Recommended by the blog | Tencent experts deeply analyze the five application scenarios of Apache pulsar

Time:2021-12-1

Editor’s recommendation:

The MQ team of Tencent Data Platform Department has conducted in-depth research on pulsar and optimized a lot of performance and stability. At present, it has been launched in Tencent cloud message queue tdmq. This paper mainly briefly combs some traditional message queue application scenarios supported by pulsar and the support of pulsar’s new features for more scenarios.

The following article comes from Tencent cloud middleware  , Author Zhang Chao

This article is transferred from Tencent cloud middleware by Zhang Chao, senior engineer of MQ team of Tencent Data Platform Department, Apache tubemq (incubating) PMC, Kafka on pulsar maintainer and Apache pulsar contributor.
Typesetting: [email protected]

About Apache pulsar

Apache pulsar is a top-level project of the Apache Software Foundation. It is a native distributed message flow platform for the next generation cloud. It integrates message, storage and lightweight functional computing. It adopts a separate architecture design of computing and storage, supports multi tenant, persistent storage, multi machine room cross regional data replication, and has strong consistency, high throughput Stream data storage features such as low latency and high scalability.
GitHub address:http://github.com/apache/pulsar/

Message queuing overview

What is a message queue

Message queue (MQ for short) refers to the container or service that saves messages in message transmission. It is an asynchronous communication mode between services. It is suitable for serverless and micro service architecture. It is an important component of distributed system to realize high-performance, high availability, scalability and other advanced special effects.

Common mainstream message queues include ActiveMQ, rabbitmq, zeromq, Kafka, metamq, rocketmq, pulsar, etc. In the company, there are tubemq, ckafka, tdmq, CMQ, cdmq, hippo, etc.

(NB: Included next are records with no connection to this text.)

[config.mk]
export PLATFORM = sky130hd
export DESIGN_NAME = apb_strb_requester_flat
export DESIGN_NICKNAME = d
export VERILOG_FILES = /design/src/rtl/apb_strb_requester_if.sv /design/src/rtl/apb_strb_requester.sv /design/src/flat_wrapper.sv
export SDC_FILE = /design/constraint.sdc
export NUM_CORES = 1
export LEC_CHECK = 0
export ABC_AREA = 1
export BUFFER_PORTS_ARGS = -buffer_cell sky130_fd_sc_hd__buf_2
export CAP_MARGIN = 20
export CORE_MARGIN = 2
export CORE_UTILIZATION = 40
export CTS_CLUSTER_SIZE = 10
export DETAILED_ROUTE_END_ITERATION = 6
export GPL_TIMING_DRIVEN = 0
export PLACE_DENSITY = 0.71
export SYNTH_ARGS = -nofsm -noshare
export SYNTH_HDL_FRONTEND = slang
export SYNTH_SLANG_ARGS = --single-unit
[constraint.sdc]
create_clock -name PCLK -period 5.7 [get_ports PCLK]
set_input_delay 1.14 -clock PCLK [delete_from_list [all_inputs] [get_ports PCLK]]
set_output_delay 1.14 -clock PCLK [all_outputs]
set_load 0.05 [all_outputs]
[src/rtl/apb_strb_requester_if.sv]
// Command/response port and APB4 bus of apb_strb_requester.
// master = requester view, slave = CPU-side driver plus APB completer view.
interface apb_strb_requester_if;
    logic        cmd_valid;
    logic        cmd_ready;
    logic        cmd_write;
    logic [31:0] cmd_addr;
    logic [1:0]  cmd_size;
    logic [31:0] cmd_wdata;
    logic        rsp_valid;
    logic [31:0] rsp_rdata;
    logic        rsp_error;
    logic        PSEL;
    logic        PENABLE;
    logic        PWRITE;
    logic [31:0] PADDR;
    logic [31:0] PWDATA;
    logic [3:0]  PSTRB;
    logic        PREADY;
    logic [31:0] PRDATA;
    logic        PSLVERR;

    modport master (
        input  cmd_valid, cmd_write, cmd_addr, cmd_size, cmd_wdata, PREADY, PRDATA, PSLVERR,
        output cmd_ready, rsp_valid, rsp_rdata, rsp_error,
               PSEL, PENABLE, PWRITE, PADDR, PWDATA, PSTRB
    );
    modport slave (
        output cmd_valid, cmd_write, cmd_addr, cmd_size, cmd_wdata, PREADY, PRDATA, PSLVERR,
        input  cmd_ready, rsp_valid, rsp_rdata, rsp_error,
               PSEL, PENABLE, PWRITE, PADDR, PWDATA, PSTRB
    );
endinterface

[src/rtl/apb_strb_requester.sv]
// APB4 requester: byte-addressed 1/2/4-byte commands become one or two word-aligned
// strobed transfers. Define APB_TIMEOUT_EN to abort ACCESS after TIMEOUT_CYCLES wait cycles.
module apb_strb_requester #(
    parameter int unsigned TIMEOUT_CYCLES = 16
) (
    input logic                  PCLK,
    input logic                  PRESETn,
    apb_strb_requester_if.master bus
);
    typedef enum logic [1:0] {IDLE, SETUP, ACCESS} state_t;

    state_t      state_reg, state_next;
    logic [29:0] word_reg, word_next;
    logic [1:0]  off_reg, off_next;
    logic [1:0]  size_reg, size_next;
    logic        write_reg, write_next;
    logic [31:0] wdata_reg, wdata_next;
    logic [7:0]  mask_reg, mask_next;
    logic        beat_reg, beat_next;
    logic [31:0] acc_reg, acc_next;
    logic        psel_reg, psel_next;
    logic        penable_reg, penable_next;
    logic        pwrite_reg, pwrite_next;
    logic [31:0] paddr_reg, paddr_next;
    logic [31:0] pwdata_reg, pwdata_next;
    logic [3:0]  pstrb_reg, pstrb_next;
    logic        rsp_valid_reg, rsp_valid_next;
    logic [31:0] rsp_rdata_reg, rsp_rdata_next;
    logic        rsp_error_reg, rsp_error_next;

`ifdef APB_TIMEOUT_EN
    localparam int CNT_W = $clog2(TIMEOUT_CYCLES + 1);
    logic [CNT_W-1:0] tmo_cnt_reg, tmo_cnt_next;
`endif

    // Byte-lane decode of the incoming command
    logic [7:0] cmd_mask8;
    logic       cmd_split;
    logic       cmd_illegal;

    always_comb begin
        case (bus.cmd_size)
            2'd0:    cmd_mask8 = 8'h01;
            2'd1:    cmd_mask8 = 8'h03;
            default: cmd_mask8 = 8'h0F;
        endcase
        cmd_mask8   = cmd_mask8 << bus.cmd_addr[1:0];
        cmd_split   = |cmd_mask8[7:4];
        cmd_illegal = (bus.cmd_size == 2'd3) || (cmd_split && (&bus.cmd_addr[31:2]));
    end

    // Read result keeps only the requested number of bytes
    logic [2:0]  nbytes;
    logic [31:0] rd_mask;
    assign nbytes = (size_reg == 2'd0) ? 3'd1 : (size_reg == 2'd1) ? 3'd2 : 3'd4;

    generate
        for (genvar gi = 0; gi < 4; gi++) begin : g_rd_mask
            assign rd_mask[gi*8 +: 8] = {8{3'(gi) < nbytes}};
        end
    endgenerate

    logic [5:0]  lo_shift;
    logic [5:0]  hi_shift;
    logic [31:0] rd_result;
    assign lo_shift  = {1'b0, off_reg, 3'b000};
    assign hi_shift  = 6'd32 - lo_shift;
    assign rd_result = (beat_reg ? (acc_reg | (bus.PRDATA << hi_shift))
                                 : (bus.PRDATA >> lo_shift)) & rd_mask;

    always_comb begin
        state_next     = state_reg;
        word_next      = word_reg;
        off_next       = off_reg;
        size_next      = size_reg;
        write_next     = write_reg;
        wdata_next     = wdata_reg;
        mask_next      = mask_reg;
        beat_next      = beat_reg;
        acc_next       = acc_reg;
        psel_next      = psel_reg;
        penable_next   = penable_reg;
        pwrite_next    = pwrite_reg;
        paddr_next     = paddr_reg;
        pwdata_next    = pwdata_reg;
        pstrb_next     = pstrb_reg;
        rsp_valid_next = 1'b0;
        rsp_rdata_next = rsp_rdata_reg;
        rsp_error_next = rsp_error_reg;
`ifdef APB_TIMEOUT_EN
        tmo_cnt_next   = tmo_cnt_reg;
`endif
        case (state_reg)
            IDLE: begin
                if (bus.cmd_valid) begin
                    word_next  = bus.cmd_addr[31:2];
                    off_next   = bus.cmd_addr[1:0];
                    size_next  = bus.cmd_size;
                    write_next = bus.cmd_write;
                    wdata_next = bus.cmd_wdata;
                    mask_next  = cmd_mask8;
                    beat_next  = 1'b0;
                    acc_next   = '0;
                    if (cmd_illegal) begin
                        rsp_valid_next = 1'b1;
                        rsp_error_next = 1'b1;
                        rsp_rdata_next = '0;
                    end else begin
                        state_next   = SETUP;
                        psel_next    = 1'b1;
                        penable_next = 1'b0;
                        pwrite_next  = bus.cmd_write;
                        paddr_next   = {bus.cmd_addr[31:2], 2'b00};
                        pwdata_next  = bus.cmd_wdata << {bus.cmd_addr[1:0], 3'b000};
                        pstrb_next   = bus.cmd_write ? cmd_mask8[3:0] : 4'h0;
                    end
                end
            end
            SETUP: begin
                state_next   = ACCESS;
                penable_next = 1'b1;
`ifdef APB_TIMEOUT_EN
                tmo_cnt_next = '0;
`endif
            end
            ACCESS: begin
                if (bus.PREADY) begin
                    if (!beat_reg && (|mask_reg[7:4]) && !bus.PSLVERR) begin
                        state_next   = SETUP;
                        penable_next = 1'b0;
                        beat_next    = 1'b1;
                        acc_next     = bus.PRDATA >> lo_shift;
                        paddr_next   = {word_reg + 30'd1, 2'b00};
                        pwdata_next  = wdata_reg >> hi_shift;
                        pstrb_next   = write_reg ? mask_reg[7:4] : 4'h0;
                    end else begin
                        state_next     = IDLE;
                        psel_next      = 1'b0;
                        penable_next   = 1'b0;
                        rsp_valid_next = 1'b1;
                        rsp_error_next = bus.PSLVERR;
                        rsp_rdata_next = (bus.PSLVERR || write_reg) ? 32'h0 : rd_result;
                    end
                end
`ifdef APB_TIMEOUT_EN
                else if (tmo_cnt_reg == CNT_W'(TIMEOUT_CYCLES - 1)) begin
                    state_next     = IDLE;
                    psel_next      = 1'b0;
                    penable_next   = 1'b0;
                    rsp_valid_next = 1'b1;
                    rsp_error_next = 1'b1;
                    rsp_rdata_next = '0;
                end else begin
                    tmo_cnt_next = tmo_cnt_reg + 1'b1;
                end
`endif
            end
            default: state_next = IDLE;
        endcase
    end

    always_ff @(posedge PCLK or negedge PRESETn) begin
        if (!PRESETn) begin
            state_reg     <= IDLE;
            word_reg      <= '0;
            off_reg       <= '0;
            size_reg      <= '0;
            write_reg     <= 1'b0;
            wdata_reg     <= '0;
            mask_reg      <= '0;
            beat_reg      <= 1'b0;
            acc_reg       <= '0;
            psel_reg      <= 1'b0;
            penable_reg   <= 1'b0;
            pwrite_reg    <= 1'b0;
            paddr_reg     <= '0;
            pwdata_reg    <= '0;
            pstrb_reg     <= '0;
            rsp_valid_reg <= 1'b0;
            rsp_rdata_reg <= '0;
            rsp_error_reg <= 1'b0;
`ifdef APB_TIMEOUT_EN
            tmo_cnt_reg   <= '0;
`endif
        end else begin
            state_reg     <= state_next;
            word_reg      <= word_next;
            off_reg       <= off_next;
            size_reg      <= size_next;
            write_reg     <= write_next;
            wdata_reg     <= wdata_next;
            mask_reg      <= mask_next;
            beat_reg      <= beat_next;
            acc_reg       <= acc_next;
            psel_reg      <= psel_next;
            penable_reg   <= penable_next;
            pwrite_reg    <= pwrite_next;
            paddr_reg     <= paddr_next;
            pwdata_reg    <= pwdata_next;
            pstrb_reg     <= pstrb_next;
            rsp_valid_reg <= rsp_valid_next;
            rsp_rdata_reg <= rsp_rdata_next;
            rsp_error_reg <= rsp_error_next;
`ifdef APB_TIMEOUT_EN
            tmo_cnt_reg   <= tmo_cnt_next;
`endif
        end
    end

    assign bus.cmd_ready = (state_reg == IDLE);
    assign bus.PSEL      = psel_reg;
    assign bus.PENABLE   = penable_reg;
    assign bus.PWRITE    = pwrite_reg;
    assign bus.PADDR     = paddr_reg;
    assign bus.PWDATA    = pwdata_reg;
    assign bus.PSTRB     = pstrb_reg;
    assign bus.rsp_valid = rsp_valid_reg;
    assign bus.rsp_rdata = rsp_rdata_reg;
    assign bus.rsp_error = rsp_error_reg;
endmodule
[src/flat_wrapper.sv]
// flat-port wrapper written by rule: the top's interface ports become plain ports
module apb_strb_requester_flat 
#(
    parameter int unsigned TIMEOUT_CYCLES = 16
)
  (PCLK, PRESETn, bus_cmd_valid, bus_cmd_write, bus_cmd_addr, bus_cmd_size, bus_cmd_wdata, bus_PREADY, bus_PRDATA, bus_PSLVERR, bus_cmd_ready, bus_rsp_valid, bus_rsp_rdata, bus_rsp_error, bus_PSEL, bus_PENABLE, bus_PWRITE, bus_PADDR, bus_PWDATA, bus_PSTRB);
  apb_strb_requester_if bus_i ();
  input logic PCLK;
  input logic PRESETn;
  input wire logic [$bits(bus_i.cmd_valid)-1:0] bus_cmd_valid;
  input wire logic [$bits(bus_i.cmd_write)-1:0] bus_cmd_write;
  input wire logic [$bits(bus_i.cmd_addr)-1:0] bus_cmd_addr;
  input wire logic [$bits(bus_i.cmd_size)-1:0] bus_cmd_size;
  input wire logic [$bits(bus_i.cmd_wdata)-1:0] bus_cmd_wdata;
  input wire logic [$bits(bus_i.PREADY)-1:0] bus_PREADY;
  input wire logic [$bits(bus_i.PRDATA)-1:0] bus_PRDATA;
  input wire logic [$bits(bus_i.PSLVERR)-1:0] bus_PSLVERR;
  output wire logic [$bits(bus_i.cmd_ready)-1:0] bus_cmd_ready;
  output wire logic [$bits(bus_i.rsp_valid)-1:0] bus_rsp_valid;
  output wire logic [$bits(bus_i.rsp_rdata)-1:0] bus_rsp_rdata;
  output wire logic [$bits(bus_i.rsp_error)-1:0] bus_rsp_error;
  output wire logic [$bits(bus_i.PSEL)-1:0] bus_PSEL;
  output wire logic [$bits(bus_i.PENABLE)-1:0] bus_PENABLE;
  output wire logic [$bits(bus_i.PWRITE)-1:0] bus_PWRITE;
  output wire logic [$bits(bus_i.PADDR)-1:0] bus_PADDR;
  output wire logic [$bits(bus_i.PWDATA)-1:0] bus_PWDATA;
  output wire logic [$bits(bus_i.PSTRB)-1:0] bus_PSTRB;
  assign bus_i.cmd_valid = bus_cmd_valid;
  assign bus_i.cmd_write = bus_cmd_write;
  assign bus_i.cmd_addr = bus_cmd_addr;
  assign bus_i.cmd_size = bus_cmd_size;
  assign bus_i.cmd_wdata = bus_cmd_wdata;
  assign bus_i.PREADY = bus_PREADY;
  assign bus_i.PRDATA = bus_PRDATA;
  assign bus_i.PSLVERR = bus_PSLVERR;
  assign bus_cmd_ready = bus_i.cmd_ready;
  assign bus_rsp_valid = bus_i.rsp_valid;
  assign bus_rsp_rdata = bus_i.rsp_rdata;
  assign bus_rsp_error = bus_i.rsp_error;
  assign bus_PSEL = bus_i.PSEL;
  assign bus_PENABLE = bus_i.PENABLE;
  assign bus_PWRITE = bus_i.PWRITE;
  assign bus_PADDR = bus_i.PADDR;
  assign bus_PWDATA = bus_i.PWDATA;
  assign bus_PSTRB = bus_i.PSTRB;
  apb_strb_requester #(.TIMEOUT_CYCLES(TIMEOUT_CYCLES)) u_core (.PCLK(PCLK), .PRESETn(PRESETn), .bus(bus_i));
endmodule
---- Yosys cells after proc, flatten, opt, wreduce, memory -nomap -nowiden ----
Index checks and enable logic that the tools add are counted.
word-level totals
  register bits after elaboration ......... 215
  input bits .............................. 104
  output and inout port bits .............. 106
  word-level logic and storage cells ...... 125
operators by class
  $add $sub $neg .......................... 2
  magnitude comparators ................... 4
  equality and inequality tests ........... 11
  shift-type cells ........................ 5
  mux-type cells .......................... 59
  bitwise logic cells ..................... 3
  reductions and logical operators ........ 23
operators by type and width
  operator                 number
  $mux W32                 17
  $pmux W32 S2             4
  $and A32 B32 Y32         1
  $or A32 B32 Y32          1
  $shl A32 B5 Y32          1
  $shl A32 B6 Y32          1
  $shr A32 B5 Y32          1
  $shr A32 B6 Y32          1
  $add A30 B1 Y30 const B  1
  $reduce_and A30 Y1       1
  $mux W4                  6
  $mux W1                  19
  $pmux W4 S2              2
  $reduce_and A5 Y1        3
  $ne A2 B2 Y1 const B     4
  $pmux W1 S2              4
  $reduce_and A4 Y1        2
  $reduce_or A4 Y1         2
  $shl A4 B2 Y8            1
  $eq A2 B1 Y1 const B     3
  $logic_not A2 Y1         3
  $lt A1 B3 Y1 const A     2
  $lt A2 B3 Y1 const A     2
  $mux W2                  3
  other kinds (14)         22

---- Depth between registers and ports, before layout ----
Gate-level depths: netlist of run 1.
  word-level depth ........................ 9
  depth in mapped cells ................... 14
  gate-level depth less buffers ........... 12

---- Worst setup path after synthesis of run 1 ----
No wires, ideal clock.
  path kind ............................... register to register
  start ................................... register u_core.off_reg[0]
  end ..................................... register u_core.pwdata_reg[13], in the netlist u_core.bus.PWDATA[13]
  library setup time ...................... 0.066 ns
  arrival ................................. 2.283 ns
  required time ........................... 5.634 ns
  path slack .............................. 3.351 ns
  cell stages (with the launch flop) ...... 14
  path buffers ............................ 6
  clock period less this slack ............ 2.349 ns
  path through ............................ dfrtp_1 > buf_2 > inv_1 > buf_2 > buf_2 > ha_1 > buf_2 > inv_1 > buf_2 > buf_1 > a21oi_1 > o31ai_1 > nand3_1 > nand2_1
on the way
  word-level cells in the longest chain between the ends .. 5
RTL lines
  element                 line                       text
  start, declared         apb_strb_requester.sv:14   logic [1:0] off_reg, off_next;
  start signal, assigned  apb_strb_requester.sv:188  off_reg <= off_next;
  $sub A6 B5 Y6           apb_strb_requester.sv:67   assign hi_shift = 6'd32 - lo_shift;
  $shr A32 B6 Y32         apb_strb_requester.sv:134  pwdata_next = wdata_reg >> hi_shift;
  $mux W32                apb_strb_requester.sv:128  if (!beat_reg && (|mask_reg[7:4]) && !bus.PSLVERR) begin
  $mux W32                apb_strb_requester.sv:127  if (bus.PREADY) begin
  $pmux W32 S2            apb_strb_requester.sv:93   case (state_reg)
  end signal, assigned    apb_strb_requester.sv:199  pwdata_reg <= pwdata_next;
  end, declared           apb_strb_requester.sv:25   logic [31:0] pwdata_reg, pwdata_next;
Every way passes these cells. The select of a mux whose other input is x is not followed.
A chain may end at the register's enable or synchronous reset.

---- Worst setup path in the final report of run 1 ----
  start ................................... register u_core.off_reg[0]
  end ..................................... register u_core.pwdata_reg[14], in the netlist u_core.bus.PWDATA[14]
The elaborated chain is that of the path after synthesis.

==> key figures, run 1 <==
Power and ir drop
  – Power dissipated by switching net loads: 4.81 mW
  – Power density relative to cell area: 631 nW/um^2
  – Pleak: 7.35 nW
  – Share of total power in the clock network: 0.164
  – IR Drop Worst-Case VDD: 0.506 mV
  – Internal power: 4.22 mW
  – Switching share of power: 0.533
  – Flop pwr share: 0.273
  – Logic pwr share: 0.563

Cells and area
  – Final Core Density: 0.483
  – Summed area of non-filler cells in the final layout: 14300 um^2
  – Total number of nets in the final design: 2077
  – Growth of design area from synthesis to finish: 19.1%
  – Proportion of layout cells with a drive suffix above 1: 0.162

Worst setup path
  – Setup Crit Path Kind: reg -> reg
  – Buffering stage count on the worst path with inverters included: 8
  – Critical Path Most Common Cell: buf_2
  – Count of cells along the worst register-to-register path: 13
  – Reg2Reg Launch Point: u_core.off_reg[0]$_DFFE_PN0P_
  – Critical path cell sequence: buf_2 -> inv_1 -> buf_2 -> buf_2 -> ha_1 -> buf_2 -> inv_1 -> buf_2 -> buf_1 -> a21oi_1 -> o31ai_1 -> nand3_1 -> nand2_1
  – Capture point of the worst reg-to-reg path: u_core.bus.PWDATA[14]$_DFFE_PN0P_
  – Critical path capture point: u_core.bus.PWDATA[14]$_DFFE_PN0P_
  – WP data required: 6.19 ns
  – Start point of the critical path: u_core.off_reg[0]$_DFFE_PN0P_
  – Kind of end point of the critical path: flip-flop
  – Kind of cell adding the most delay to the critical path: buffers and inverters
  – Cell depth of the worst setup path: 13
  – Critical-path top delay cell: buf_1
  – R2r setup slk: 2.32 ns
  – Arrival @ worst endpoint: 3.86 ns
  – Maximum fanout count along the critical path: 10
  – Kind of start point of the critical path: flip-flop
  – Delay contributed by the slowest stage of the critical path: 0.52 ns

Logic synthesis
  – Syn Inst Count: 1735
  – Most instantiated library cell after synthesis: nand2_1
  – Summed instance area of the synthesized netlist: 12000 um^2
  – Avg Cell Area, Syn: 6.93 um^2
  – Share of synthesized registers carrying an async set or reset: 1.00
  – Sequential share of the synthesized area: 0.433
  – Netlist cell types: 37
  – Dominant cell type by area after synthesis: dfrtp_1
  – Total of flip-flops plus latches after synthesis: 208
  – Syn. warnings: 0
  – Top post-synthesis cells by area: dfrtp_1, nand2_1, nand3_1, o21ai_0, inv_1
  – EDFF count, synth: 0
  – Ys flop type: dfrtp_1
  – Area share of the largest cell type after synthesis: 0.433
  – Leading cell types by count after synthesis: nand2_1, dfrtp_1, nand3_1

Timing
  – Least-Margin Pin Slew: 0.891 ns
  – Crit path setup slack, layout: 2.32 ns
  – Period minus WS final: 3.38 ns
  – Fmax achieved: 0.296 GHz
  – Number of endpoints with negative hold slack in the final report: 0
  – Total setup violations reported at the end of the flow: 0
  – Worst clock skew on the final layout: 0.0166 ns
  – Post-route clock period utilization: 0.593
  – Setup repair after global routing missed its margin: no
  – Post-Route Hold Slack: 0.469 ns
  – Normalized max-slew margin: 0.406
  – Number of max-slew violations in the final report: 0

Placement
  – Sum of net half-perimeters after detailed placement: 34.7 mm
  – Number of input and output port buffers inserted: 207
  – Routability cong.: 1.00
  – Standard cell area after detailed placement: 13600 um^2
  – Setup Slack @ Placement: 2.47 ns

Clock tree
  – # clock sinks: 208
  – # resized after CTS: 0
  – Worst-skew pair later-pin latency: 0.55 ns
  – TritonCTS clock tree: yes
  – Clock root buffer master: clkbuf_16
  – Hold-fix buffer count after cts: 0
  – Clock transition at the registers of the reported paths: 0.06 ns
  – Cts bufs inserted: 25
  – Number of buffers between clock root and the deepest sink: 3
  – H-tree depth: 1
  – Post-CTS repair timing setup buffer count: 0

GRT
  – Via count of the first global-routing pass: 12200
  – Wire length of the first global-routing pass: 70.6 mm
  – Largest net degree at the start of global routing: 108
  – Number of antenna violations at the first check in global routing: 4
  – Combined global-route utilization of all metal layers: 0.293
  – Total global routing overflow: 0

Floorplanning
  – Initial Util: 0.406
  – Count of pins on the block boundary: 210
  – Num rows: 63
  – Chip width: 177 um
  – Placeable Area: 29600 um^2
  – DIE HEIGHT: 177 um
  – Area enclosed by the die boundary: 31500 um^2

Route
  – Per-cell routed wire length: 19.7 um
  – Total via count in the routed design: 13000
  – Initial DRT Pass Iterations: 6
  – Starting DRC count in detailed routing: 1378
  – Post-route DRC: 0
  – Post-route antenna net violation count: 0
  – Total detailed-routing wirelength: 46.7 mm
  – Via density: 5.50

Run status
  – Run status: finished clean

Run
  – Count of max-cap constraint violations: 0

Min path
  – HP Class: reg -> reg
  – Launch instance of the worst min-delay path: u_core.bus.PWRITE$_DFFE_PN0P_
[area by class of cell]
type / count / area, um^2
Buffer: 102 / 510
Timing Repair Buffer: 208 / 1070
Tap cell: 390 / 488
Sequential cell: 208 / 5200
Fill cell: 3142 / 15300
Clock buffer: 32 / 702
Multi-Input combinational cell: 1296 / 5820
Inverter: 130 / 488
Clock inverter: 1 / 20.0
Antenna cell: 4 / 10.0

Message queue characteristics

Distributed

Message queues are distributed, so they can provide asynchronous, decoupling and other functions.

reliability

Message based communication is reliable and messages are not lost. Most message queues provide the ability to persist messages to disk.

asynchronous

Through message queuing, remote synchronous calls can be disassembled into asynchronous calls. For application scenarios that do not need to obtain remote call results, the performance is significantly improved.

loose coupling

Messages are stored and distributed directly by middleware. The message producer only needs to pay attention to how to send the message to the message mediation server; Consumers only need to focus on how to subscribe from the mediation server. Producers and consumers are completely decoupled and do not need to know each other’s existence.

event driven

Complex application systems can be reconstructed into event driven systems. Event sourcing refers to the multiple states that an object will go through from creation to extinction. If the state changes of the object are stored, not only the current state of the object can be obtained according to the state change record, but also the change process of the object can be traced back. Message queuing can well support such a system design method, and put the events that trigger the change of object state into the message queue.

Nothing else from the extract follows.